In addition to this project, Navarro de Zuvillaga published an article in 1976, also included in this book, which laid out the foundations for his research. Navarro’s project and the themes from his article were the conceptual drivers behind this book, which aims not only to disseminate them, because of their importance and their exceptional quality in the context of Spanish architectural culture, but also to situate them in a broader context, both geographically and culturally, within a rich international framework.

Therefore, and despite what it might seem, this book is not a monograph about a design by an author – or it isn’t only that. It is the story of a highly complex, and chronologically clear-cut, cultural network. Over the course of this narrative, Javier Navarro’s Mobile Theater appears and disappears, only to reappear again, as a point of reference and a specter that haunts the investigation as a whole. Moreover, this discontinuous structure is also characterized by a series of themes, each providing a title for a chapter, which are independent from one another, but globally they offer a comprehensive portrait of the cultural climate in London in which Javier Navarro’s project took shape. In that sense, we have aimed to produce, or reproduce, a certain critical cultural atmosphere, rather than a narrative that is closed off, conclusive or dogmatic.

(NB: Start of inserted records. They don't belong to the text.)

<file path="src/rtl/veggie_round_ctrl.sv">
// veggie_round_ctrl: per-frame scheduler for the veggie playfield. Owns the
// veggie slots (spawn, parabolic motion, slicing, retirement) and the round
// bookkeeping (score, lives, IDLE/PLAY/OVER). Every update is taken on the
// frame_done_in cycle so the sprites see a stable picture for a whole frame.
module veggie_round_ctrl #(
  parameter int NUM_SLOTS    = 4,
  parameter int SPAWN_PERIOD = 90,
  parameter int START_LIVES  = 3,
  parameter int GRAVITY      = 1,
  parameter int HIT_RADIUS   = 64,
  parameter int EXIT_Y       = 832
) (
  input  logic                   clk_in,
  input  logic                   rst_in,
  input  logic                   frame_done_in,
  input  logic                   start_in,
  input  logic [15:0]            random_in,
  input  logic [10:0]            katana_x,
  input  logic [9:0]             katana_y,
  output logic [NUM_SLOTS-1:0]   slot_active_out,
  output logic [NUM_SLOTS-1:0]   slot_split_out,
  output logic [11*NUM_SLOTS-1:0] slot_x_out,
  output logic [10*NUM_SLOTS-1:0] slot_y_out,
  output logic [15:0]            score_out,
  output logic [3:0]             lives_out,
  output logic [1:0]             state_out
);

  localparam logic [1:0] ST_IDLE = 2'b00;
  localparam logic [1:0] ST_PLAY = 2'b01;
  localparam logic [1:0] ST_OVER = 2'b10;

  localparam int TW = (SPAWN_PERIOD > 1) ? $clog2(SPAWN_PERIOD) : 1;
  localparam logic [TW-1:0] TIMER_LAST = TW'(SPAWN_PERIOD - 1);

  logic [1:0]           state, state_n;
  logic [15:0]          score, score_n;
  logic [3:0]           lives, lives_n, lives_left;
  logic [TW-1:0]        timer, timer_n;
  logic [NUM_SLOTS-1:0] active, active_n, split, split_n;
  logic signed [11:0]   pos_x [NUM_SLOTS];
  logic signed [11:0]   pos_y [NUM_SLOTS];
  logic signed [11:0]   vel_x [NUM_SLOTS];
  logic signed [11:0]   vel_y [NUM_SLOTS];
  logic signed [11:0]   pos_x_n [NUM_SLOTS];
  logic signed [11:0]   pos_y_n [NUM_SLOTS];
  logic signed [11:0]   vel_x_n [NUM_SLOTS];
  logic signed [11:0]   vel_y_n [NUM_SLOTS];
  logic signed [11:0]   move_x [NUM_SLOTS];
  logic signed [11:0]   move_y [NUM_SLOTS];
  logic signed [11:0]   move_vx [NUM_SLOTS];
  logic signed [11:0]   move_vy [NUM_SLOTS];
  logic [NUM_SLOTS-1:0] hit, spawn_sel;
  logic                 any_free;
  logic [7:0]           hit_cnt, unsplit_cnt;
  logic [16:0]          score_sum;
  logic                 unused_random;

  assign unused_random = ^{random_in[15], random_in[12]};

  // True when the katana centre lies within the hit half-box along one axis.
  function automatic logic near(input logic [10:0] k, input logic signed [11:0] p);
    logic signed [12:0] d;
    d = $signed({2'b00, k}) - $signed({p[11], p});
    if (d < 0) d = -d;
    return (d <= 13'(HIT_RADIUS));
  endfunction

  // Per-slot hit detection, candidate motion with wall bounce, and the spawn target.
  always_comb begin
    hit       = '0;
    hit_cnt   = '0;
    spawn_sel = '0;
    any_free  = 1'b0;
    for (int i = 0; i < NUM_SLOTS; i++) begin
      hit[i] = active[i] & ~split[i] & near(katana_x, pos_x[i]) &
               near({1'b0, katana_y}, pos_y[i]);
      hit_cnt    = hit_cnt + {7'b0, hit[i]};
      move_y[i]  = pos_y[i] + vel_y[i];
      move_vy[i] = vel_y[i] + 12'(GRAVITY);
      move_x[i]  = pos_x[i] + vel_x[i];
      move_vx[i] = vel_x[i];
      if (move_x[i] < 0) begin
        move_x[i]  = 12'sd0;
        move_vx[i] = -vel_x[i];
      end else if (move_x[i] > 12'sd1023) begin
        move_x[i]  = 12'sd1023;
        move_vx[i] = -vel_x[i];
      end
      if (!active[i] && !any_free) begin
        any_free     = 1'b1;
        spawn_sel[i] = 1'b1;
      end
    end
  end

  // Round FSM and the ordered frame update: hit, move, exit, spawn.
  always_comb begin
    state_n     = state;
    score_n     = score;
    lives_n     = lives;
    timer_n     = timer;
    active_n    = active;
    split_n     = split;
    pos_x_n     = pos_x;
    pos_y_n     = pos_y;
    vel_x_n     = vel_x;
    vel_y_n     = vel_y;
    unsplit_cnt = '0;
    lives_left  = lives;
    score_sum   = {1'b0, score} + {9'b0, hit_cnt};
    if (state != ST_PLAY && start_in) begin
      state_n  = ST_PLAY;
      score_n  = '0;
      lives_n  = 4'(START_LIVES);
      timer_n  = '0;
      active_n = '0;
      split_n  = '0;
      for (int i = 0; i < NUM_SLOTS; i++) begin
        pos_x_n[i] = '0;
        pos_y_n[i] = '0;
        vel_x_n[i] = '0;
        vel_y_n[i] = '0;
      end
    end else if (state == ST_PLAY && frame_done_in) begin
      score_n = score_sum[16] ? 16'hFFFF : score_sum[15:0];
      for (int i = 0; i < NUM_SLOTS; i++) begin
        if (active[i]) begin
          pos_x_n[i] = move_x[i];
          vel_x_n[i] = move_vx[i];
          pos_y_n[i] = move_y[i];
          vel_y_n[i] = move_vy[i];
          split_n[i] = split[i] | hit[i];
          if (move_y[i] >= 12'(EXIT_Y) && vel_y[i] > 0) begin
            if (!(split[i] | hit[i])) unsplit_cnt = unsplit_cnt + 8'd1;
            active_n[i] = 1'b0;
            split_n[i]  = 1'b0;
            pos_x_n[i]  = '0;
            pos_y_n[i]  = '0;
            vel_x_n[i]  = '0;
            vel_y_n[i]  = '0;
          end
        end
      end
      lives_left = ({4'b0, lives} > unsplit_cnt) ? lives - unsplit_cnt[3:0] : 4'd0;
      lives_n    = lives_left;
      if (lives_left == 4'd0) begin
        state_n  = ST_OVER;
        active_n = '0;
        split_n  = '0;
        for (int i = 0; i < NUM_SLOTS; i++) begin
          pos_x_n[i] = '0;
          pos_y_n[i] = '0;
          vel_x_n[i] = '0;
          vel_y_n[i] = '0;
        end
      end else if (timer == TIMER_LAST) begin
        if (any_free) begin
          timer_n = '0;
          for (int i = 0; i < NUM_SLOTS; i++) begin
            if (spawn_sel[i]) begin
              active_n[i] = 1'b1;
              split_n[i]  = 1'b0;
              pos_x_n[i]  = 12'sd256 + $signed({3'b000, random_in[8:0]});
              pos_y_n[i]  = 12'sd704;
              vel_y_n[i]  = 12'sd0 - (12'sd12 + $signed({10'b0, random_in[11:10]}));
              vel_x_n[i]  = $signed({{10{random_in[14]}}, random_in[14:13]});
            end
          end
        end
      end else begin
        timer_n = timer + 1'b1;
      end
    end
  end

  // State registers with synchronous reset to the idle, empty playfield.
  always_ff @(posedge clk_in) begin
    if (rst_in) begin
      state  <= ST_IDLE;
      score  <= '0;
      lives  <= 4'(START_LIVES);
      timer  <= '0;
      active <= '0;
      split  <= '0;
      for (int i = 0; i < NUM_SLOTS; i++) begin
        pos_x[i] <= '0;
        pos_y[i] <= '0;
        vel_x[i] <= '0;
        vel_y[i] <= '0;
      end
    end else begin
      state  <= state_n;
      score  <= score_n;
      lives  <= lives_n;
      timer  <= timer_n;
      active <= active_n;
      split  <= split_n;
      pos_x  <= pos_x_n;
      pos_y  <= pos_y_n;
      vel_x  <= vel_x_n;
      vel_y  <= vel_y_n;
    end
  end

  // Pack the slot registers onto the sprite-facing buses.
  always_comb begin
    slot_x_out = '0;
    slot_y_out = '0;
    for (int i = 0; i < NUM_SLOTS; i++) begin
      slot_x_out[11*i +: 11] = pos_x[i][10:0];
      slot_y_out[10*i +: 10] = pos_y[i][9:0];
    end
  end

  assign slot_active_out = active;
  assign slot_split_out  = split;
  assign score_out       = score;
  assign lives_out       = lives;
  assign state_out       = state;

endmodule

</file>
<file path="config.mk">
export PLATFORM = sky130hd
export DESIGN_NAME = veggie_round_ctrl
export DESIGN_NICKNAME = d
export VERILOG_FILES = /design/src/rtl/veggie_round_ctrl.sv
export SDC_FILE = /design/constraint.sdc
export NUM_CORES = 1
export LEC_CHECK = 0
export BUFFER_PORTS_ARGS = -buffer_cell sky130_fd_sc_hd__buf_2
export CAP_MARGIN = 20
export CORE_MARGIN = 1
export CORE_UTILIZATION = 30
export DETAILED_ROUTE_END_ITERATION = 7
export SLEW_MARGIN = 40
export SYNTH_ARGS = -nofsm -noshare
export SYNTH_HDL_FRONTEND = slang
export SYNTH_SLANG_ARGS = --single-unit
</file>
<file path="constraint.sdc">
create_clock -name clk_in -period 11 [get_ports clk_in]
set_input_delay 1.1 -clock clk_in [delete_from_list [all_inputs] [get_ports clk_in]]
set_output_delay 1.1 -clock clk_in [all_outputs]
set_load 0.005 [all_outputs]
</file>
==> results.tsv, run 1 <==
stage	metric	value	unit
status	status	completed	
power	finalPower	2270	µW
placement	gp_congestion	0.949	
critical_path	reg2reg_to	vel_x[31]	
routing	wl_met3	4.57	mm
placement	port_buffers	151	
finish	synthToLayoutAreaGrowth	10.6	%
finish	fillers	7945	
finish	final_cell_mix	nor2_1 (286), a21oi_1 (259), o21ai_0 (258)	
critical_path	cp.required	11.53	ns
routing	m1WireLength	35.6	mm
die	ios	155	
finish	stdcell_count	4118	
sta	fin_ws	1.40	ns
critical_path	ff2ff_path_depth	34	
critical_path	r2r_setup_slack	1.76	ns
global_routing	grt_overflow_total	0	
synthesis	yosysWarnings	0	
clock_network	post_cts_resized	0	
global_routing	antenna_found_initial	3	
routing	top_layer	met5	
sta	max-slew-margin-rel	0.429	
synthesis	syn-num-nets	3352	
flow_run	cap_violations	0	
routing	wl_per_cell	19.5	µm
critical_path	cpPeakStageDelay	0.48	ns
critical_path	worstPathMaxFanout	16	
critical_path	r2r-start	slot_x_out[12]	
clock_network	clock-root-buffer	clkbuf_16	
die	die_area	77300	µm²
die	initial_utilization	0.305	
clock_network	clockBufferDepth	3	
routing	met2_length	36.6	mm
die	die_w	278	µm
sta	fmax	104	MHz
finish	final_common_cell	nor2_1	
routing	drc	0	
synthesis	synthFlopType	dfxtp_1	
clock_network	cts_buffers	31	
power	power_density	89.9	nW/µm²
global_routing	grt_pass1_vias	21361	
global_routing	grtUsageTotal	0.200	
sta	period_minus_slack	9.60	ns
routing	drt_iter0_markers	1788	
sta	worstMarginPinSlew	0.854	ns
global_routing	grt_pass1_wl	123	mm
sta	min_period_over_period	0.873	
routing	avgViaCountPerCell	5.71	
synthesis	synth-edff-count	0	
clock_network	cts_tree	built	
clock_network	hold_buffers	0	
placement	place_hpwl	61.0	mm
die	core_area	74900	µm²
clock_network	cts_setup_buffers	0	
finish	nets	3381	
min_path	hold_end	lives_out[3]	
critical_path	worstSetupStartpointType	input pin	
global_routing	grt_max_degree	79	
routing	vias	23506	
routing	wirelength	80.3	mm
clock_network	htree_levels	1	
sta	setup_viol	0	
critical_path	worstPathArrival	10.14	ns
min_path	worstHoldStart	lives_out[3]	
min_path	min_path_type	register to register	
synthesis	synth_area	22900	µm²
synthesis	async_flop_share	0	
critical_path	cp_common_cell	a21oi_1	
routing	drtAntennaViolNets	0	
synthesis	postSynthCellCount	3096	
sta	setup_tns	0	ns
die	rows	100	
finish	diodes	0	
synthesis	ys_types	88	
clock_network	clk_pin_slew	0.06	ns
critical_path	slowest_stage	fa_1	
synthesis	ys_seq_area_frac	0.201	
clock_network	cts_num_sinks	229	
placement	place_inst	4061	
sta	skew	0.0293	ns
sta	drv_slew	0	
finish	drive_gt1_frac	0.0991	
finish	multi_input_area	16700	µm²
die	die_h	278	µm
clock_network	clock_latency	0.62	ns
finish	seqCellArea	4580	µm²
critical_path	criticalPathCategory	input pin to register	
critical_path	endpoint_kind	register	
sta	grt_setup_unrepaired	no	
synthesis	synth.avg_cell_area	7.38	µm²
power	peakVddDrop	0.000127	V
sta	hold_viol	0	
min_path	min_path_cells	2	
power	leakagePower	0.0101	µW
synthesis	ys_ff_latch	229	
finish	utilization	0.337	
placement	dp_slack	0.932	ns
routing	drt_pass1_iterations	5	
flip-flops by register name, summed over array words and instances, names as in the netlist:
register,cells
score_out,16
lives_out,4
slot_split_out,4
state_out,2
vel_y,48
vel_x,48
pos_x,4
timer,7
slot_active_out,4
pos_y,8
slot_y_out,40
slot_x_out,44
synth_stat cells, types with 12 or more instances:
| library cell | number | area [µm²] |
|---|---|---|
| o311ai_0 | 17 | 149 |
| fa_1 | 20 | 400 |
| nand2_1 | 211 | 792 |
| ha_1 | 195 | 2440 |
| nor4_1 | 28 | 175 |
| and3_1 | 46 | 288 |
| nor3b_1 | 20 | 150 |
| mux2i_1 | 15 | 150 |
| xor2_1 | 71 | 622 |
| dfxtp_1 | 229 | 4580 |
| a21boi_0 | 12 | 90.1 |
| nor2_1 | 292 | 1100 |
| nand3b_1 | 12 | 90.1 |
| o31a_1 | 15 | 131 |
| o211ai_1 | 22 | 165 |
| and2_1 | 19 | 119 |
| o22ai_1 | 23 | 144 |
| a211oi_1 | 34 | 255 |
| buf_4 | 84 | 631 |
| nor2b_1 | 38 | 238 |
| or2_2 | 29 | 181 |
| clkbuf_1 | 101 | 379 |
| xnor2_1 | 81 | 709 |
| or3_1 | 48 | 300 |
| o21ai_0 | 260 | 1300 |
| a21o_1 | 61 | 458 |
| o2111ai_1 | 14 | 123 |
| nand2b_1 | 31 | 194 |
| a31oi_1 | 51 | 319 |
| nand3_1 | 89 | 445 |
| a2111oi_0 | 15 | 131 |
| nor3_1 | 78 | 390 |
| a22oi_1 | 73 | 548 |
| inv_1 | 188 | 706 |
| o31ai_1 | 35 | 263 |
| o21a_1 | 34 | 255 |
| a21oi_1 | 260 | 1300 |
| o21bai_1 | 22 | 165 |
| nand4_1 | 29 | 181 |
per-stage QoR:
stage	area, µm²	hold WS (ns)
floorplan	22900	0.462
global route	25300	0.514
detailed placement	24200	0.479
global placement	24100	0.472
CTS	25200	0.487
finish	25300	0.484
how the worst max path moves through the flow:
stage	endpoint	startpoint	slack [ns]	depth (start not counted)
final	vel_x[31]	katana_x[1]	1.40	35
after global routing	vel_x[2]	katana_x[1]	0.70	35
after CTS	vel_x[29]	katana_x[1]	1.57	35
after detailed placement	vel_x[28]	katana_x[1]	0.93	35
after global placement	vel_x[29]	katana_x[1]	1.00	35
after floorplan	vel_x[15]	katana_x[0]	2.52	33
area by class of cell:
class | count | share of cell area
timing repair buffer | 185 | 0.0414
clock inverter | 15 | 0.00772
clock buffer | 42 | 0.0347
multi-input combinational | 2488 | 0.659
tap | 969 | 0.0480
sequential | 229 | 0.181
inverter | 190 | 0.0282
layer usage:
metal	vias to the layer above	track usage
met5	-	0
li1	11507	-
met4	4	0.0823
met3	161	0.0285
met2	690	0.332
met1	11144	0.258
cells by family after synthesis:
logic type / synth area share
AOI/OAI and AO/OA: 0.310
xor gates and xnor gates: 0.0583
adders and majority gates: 0.124
buffers and inverters: 0.0761
DFF: 0.201
muxes: 0.0105
and+or+nand+nor: 0.221
power breakdown:
part / switching (µW) / internal [µW] / leakage [µW]
clock network: 432 / 651 / 0.000529
registers: 0.928 / 830 / 0.00184
logic: 237 / 121 / 0.00770
worst max-delay path, delay by kind of cell:
family	cells	cell delay, ns
AOI/OAI and AO/OA	14	3.45
and+or+nand+nor	9	2.29
buffers and inverters	5	0.91
adders and majority gates	5	1.82
muxes	2	0.56
(Power assumes the default switching activity.)
==> run 2: changes to the inputs <==
==> constraint.sdc (replaced) <==
create_clock -name clk_in -period 11 [get_ports clk_in]
set_input_delay 0.55 -clock clk_in [delete_from_list [all_inputs] [get_ports clk_in]]
set_output_delay 0.55 -clock clk_in [all_outputs]
set_load 0.005 [all_outputs]
==> results.tsv, run 2 (synthesized netlist as in run 1, its figures left out) <==
stage	metric	value	unit	change
status	status	completed		unchanged
sta	min_period_over_period	0.848		was 0.873
flow_run	cap_violations	0		unchanged
critical_path	worstSetupStartpointType	register		was input pin
critical_path	r2r_setup_slack	1.68	ns	was 1.76 ns
finish	nets	3375		was 3,381
finish	final_cell_mix	nor2_1 (284), a21oi_1 (258), o21ai_0 (258)		was nor2_1 (286), a21oi_1 (259), o21ai_0 (258)
die	die_h	278	µm	unchanged
sta	timing.hold.ws	0.151	ns	was 0.484 ns
critical_path	worstPathMaxFanout	36		was 16
finish	diodes	0		unchanged
finish	synthToLayoutAreaGrowth	10.3	%	was 10.6%
placement	gp_congestion	0.926		was 0.949
placement	place_hpwl	60.1	mm	was 61.0 mm
critical_path	worstPathArrival	9.83	ns	was 10.14 ns
min_path	min_path_type	input pin to register		was register to register
sta	skew	0.0417	ns	was 0.0293 ns
sta	fin_ws	1.68	ns	was 1.40 ns
critical_path	criticalPathCategory	register to register		was input pin to register
global_routing	grt_max_degree	63		was 79
routing	avgViaCountPerCell	5.65		was 5.71
sta	setup_tns	0	ns	unchanged
routing	drtAntennaViolNets	0		unchanged
global_routing	grtUsageTotal	0.199		was 0.200
die	initial_utilization	0.305		unchanged
clock_network	htree_levels	1		unchanged
sta	grt_setup_unrepaired	no		unchanged
clock_network	cts_buffers	31		unchanged
clock_network	cts_tree	built		unchanged
sta	period_minus_slack	9.32	ns	was 9.60 ns
sta	setup_viol	0		unchanged
global_routing	grt_pass1_vias	21269		was 21,361
power	leakagePower	0.0100	µW	was 0.0101 µW
die	core_area	74900	µm²	unchanged
critical_path	cp.required	11.51	ns	was 11.53 ns
routing	vias	23234		was 23,506
critical_path	cpPeakStageDelay	0.59	ns	was 0.48 ns
critical_path	cp_common_cell	ha_1		was a21oi_1
clock_network	clk_pin_slew	0.06	ns	about the same
sta	max-slew-margin-rel	0.429		about the same
critical_path	crit_family	compound AO/OA/AOI/OAI gates		unchanged
clock_network	cts_setup_buffers	0		unchanged
power	peakVddDrop	0.000115	V	was 0.000127 V
finish	final_common_cell	nor2_1		unchanged
routing	wl_per_cell	19.4	µm	was 19.5 µm
sta	fmax	107	MHz	was 104 MHz
global_routing	grt_overflow_total	0		unchanged
die	die_w	278	µm	unchanged
die	rows	100		unchanged
placement	port_buffers	151		unchanged
power	finalPower	2280	µW	was 2270 µW
global_routing	grt_pass1_wl	123	mm	about the same
routing	drt_pass1_iterations	6		was 5
clock_network	clock_latency	0.61	ns	was 0.62 ns
routing	wirelength	79.8	mm	was 80.3 mm
global_routing	antenna_found_initial	1		was 3
sta	worstMarginPinSlew	0.849	ns	was 0.854 ns
die	ios	155		unchanged
sta	drv_slew	0		unchanged
critical_path	slowest_stage	or4_1		was fa_1
clock_network	post_cts_resized	0		unchanged
critical_path	endpoint_kind	register		unchanged
clock_network	hold_buffers	0		unchanged
critical_path	path_buf_inv	5		unchanged
routing	drt_iter0_markers	1826		was 1,788
power	power_density	90.3	nW/µm²	was 89.9 nW/µm²
clock_network	cts_num_sinks	229		unchanged
routing	drc	0		unchanged
die	die_area	77300	µm²	unchanged
finish	drive_gt1_frac	0.0970		was 0.0991
placement	dp_slack	1.21	ns	was 0.932 ns
clock_network	clockBufferDepth	3		unchanged
sta	hold_viol	0		unchanged
clock_network	clock-root-buffer	clkbuf_16		unchanged
[run 2: cell count changes in the layout (fill, tap and decap cells not counted), moves of 2 or more]
cell / before / now
nor2_2: 4 / 6
nor2_1: 286 / 284
clkbuf_1: 5 / 7
buf_4: 31 / 28
clkinvlp_4: 2 / 0
[run 2: final timing paths]
kind	startpoint	cells after the start	endpoint
setup / recovery	slot_x_out[12]	33	vel_y[17]
hold / removal	rst_in	2	state_out[0]
setup reg to reg	slot_x_out[12]	33	vel_y[17]
hold reg to reg	lives_out[3]	2	lives_out[3]
[run 2: power by group]
| part | total [µW] | switching (µW) | internal, µW |
|---|---|---|---|
| sequential | 831 | 0.851 | 830 |
| clock | 1090 | 421 | 673 |
| combinational | 351 | 234 | 117 |
| total | 2280 | 656 | 1620 |
[run 2: metal layers]
layer / track usage / vias up / share of wire
li1: - / 11486 / -
met1: 0.261 / 10949 / 0.44
met2: 0.329 / 667 / 0.46
met3: 0.0294 / 130 / 0.058
met4: 0.0720 / 2 / 0.037
met5: 0 / - / 0.00016
[run 2: layout make-up]
cell class              count  area (µm²)
clock buffers              44         885
clock inverters            14         203
fillers                  7900       49700
inverters                 190         713
multi-input cells        2488       16600
flip-flops and latches    229        4580
well taps                 969        1210
repair buffers            179         966
[run 2: worst reg2reg max path, delay by kind of cell (launching register included)]
family	cells	cell delay [ns]
mux	2	0.57
buf+inv	5	1.06
compound gates	12	3.00
fa+ha+maj	5	1.64
simple gates	9	2.43
flops	1	0.55
[run 2: through the flow]
step,instance area [µm²],util,instances
6_report,25200,0.336,4113
5_1_grt,25200,0.336,4113
4_1_cts,25200,0.336,4113
3_5_place_dp,24100,0.322,4055
3_3_place_gp,24100,0.321,4055
2_1_floorplan,22900,-,3096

The period during which this book’s title project was developed is of great interest today, because it outlines cultural, economic and social conditions that are somewhat similar to our own. What should most interest us today about that chapter in history is not its premonitory character – which can only be evidenced in hindsight, by a nostalgic or even opportunistic outlook – but rather how the main characters in the story were able to navigate, almost blindly, the contradictions of their times. What honors almost all the architectural experiments that are reviewed in this book is not their anticipation of certain phenomena that are predominant, accepted and ubiquitous today: just the opposite, it is their enormous antagonism with respect to the dominant architectural culture of their time.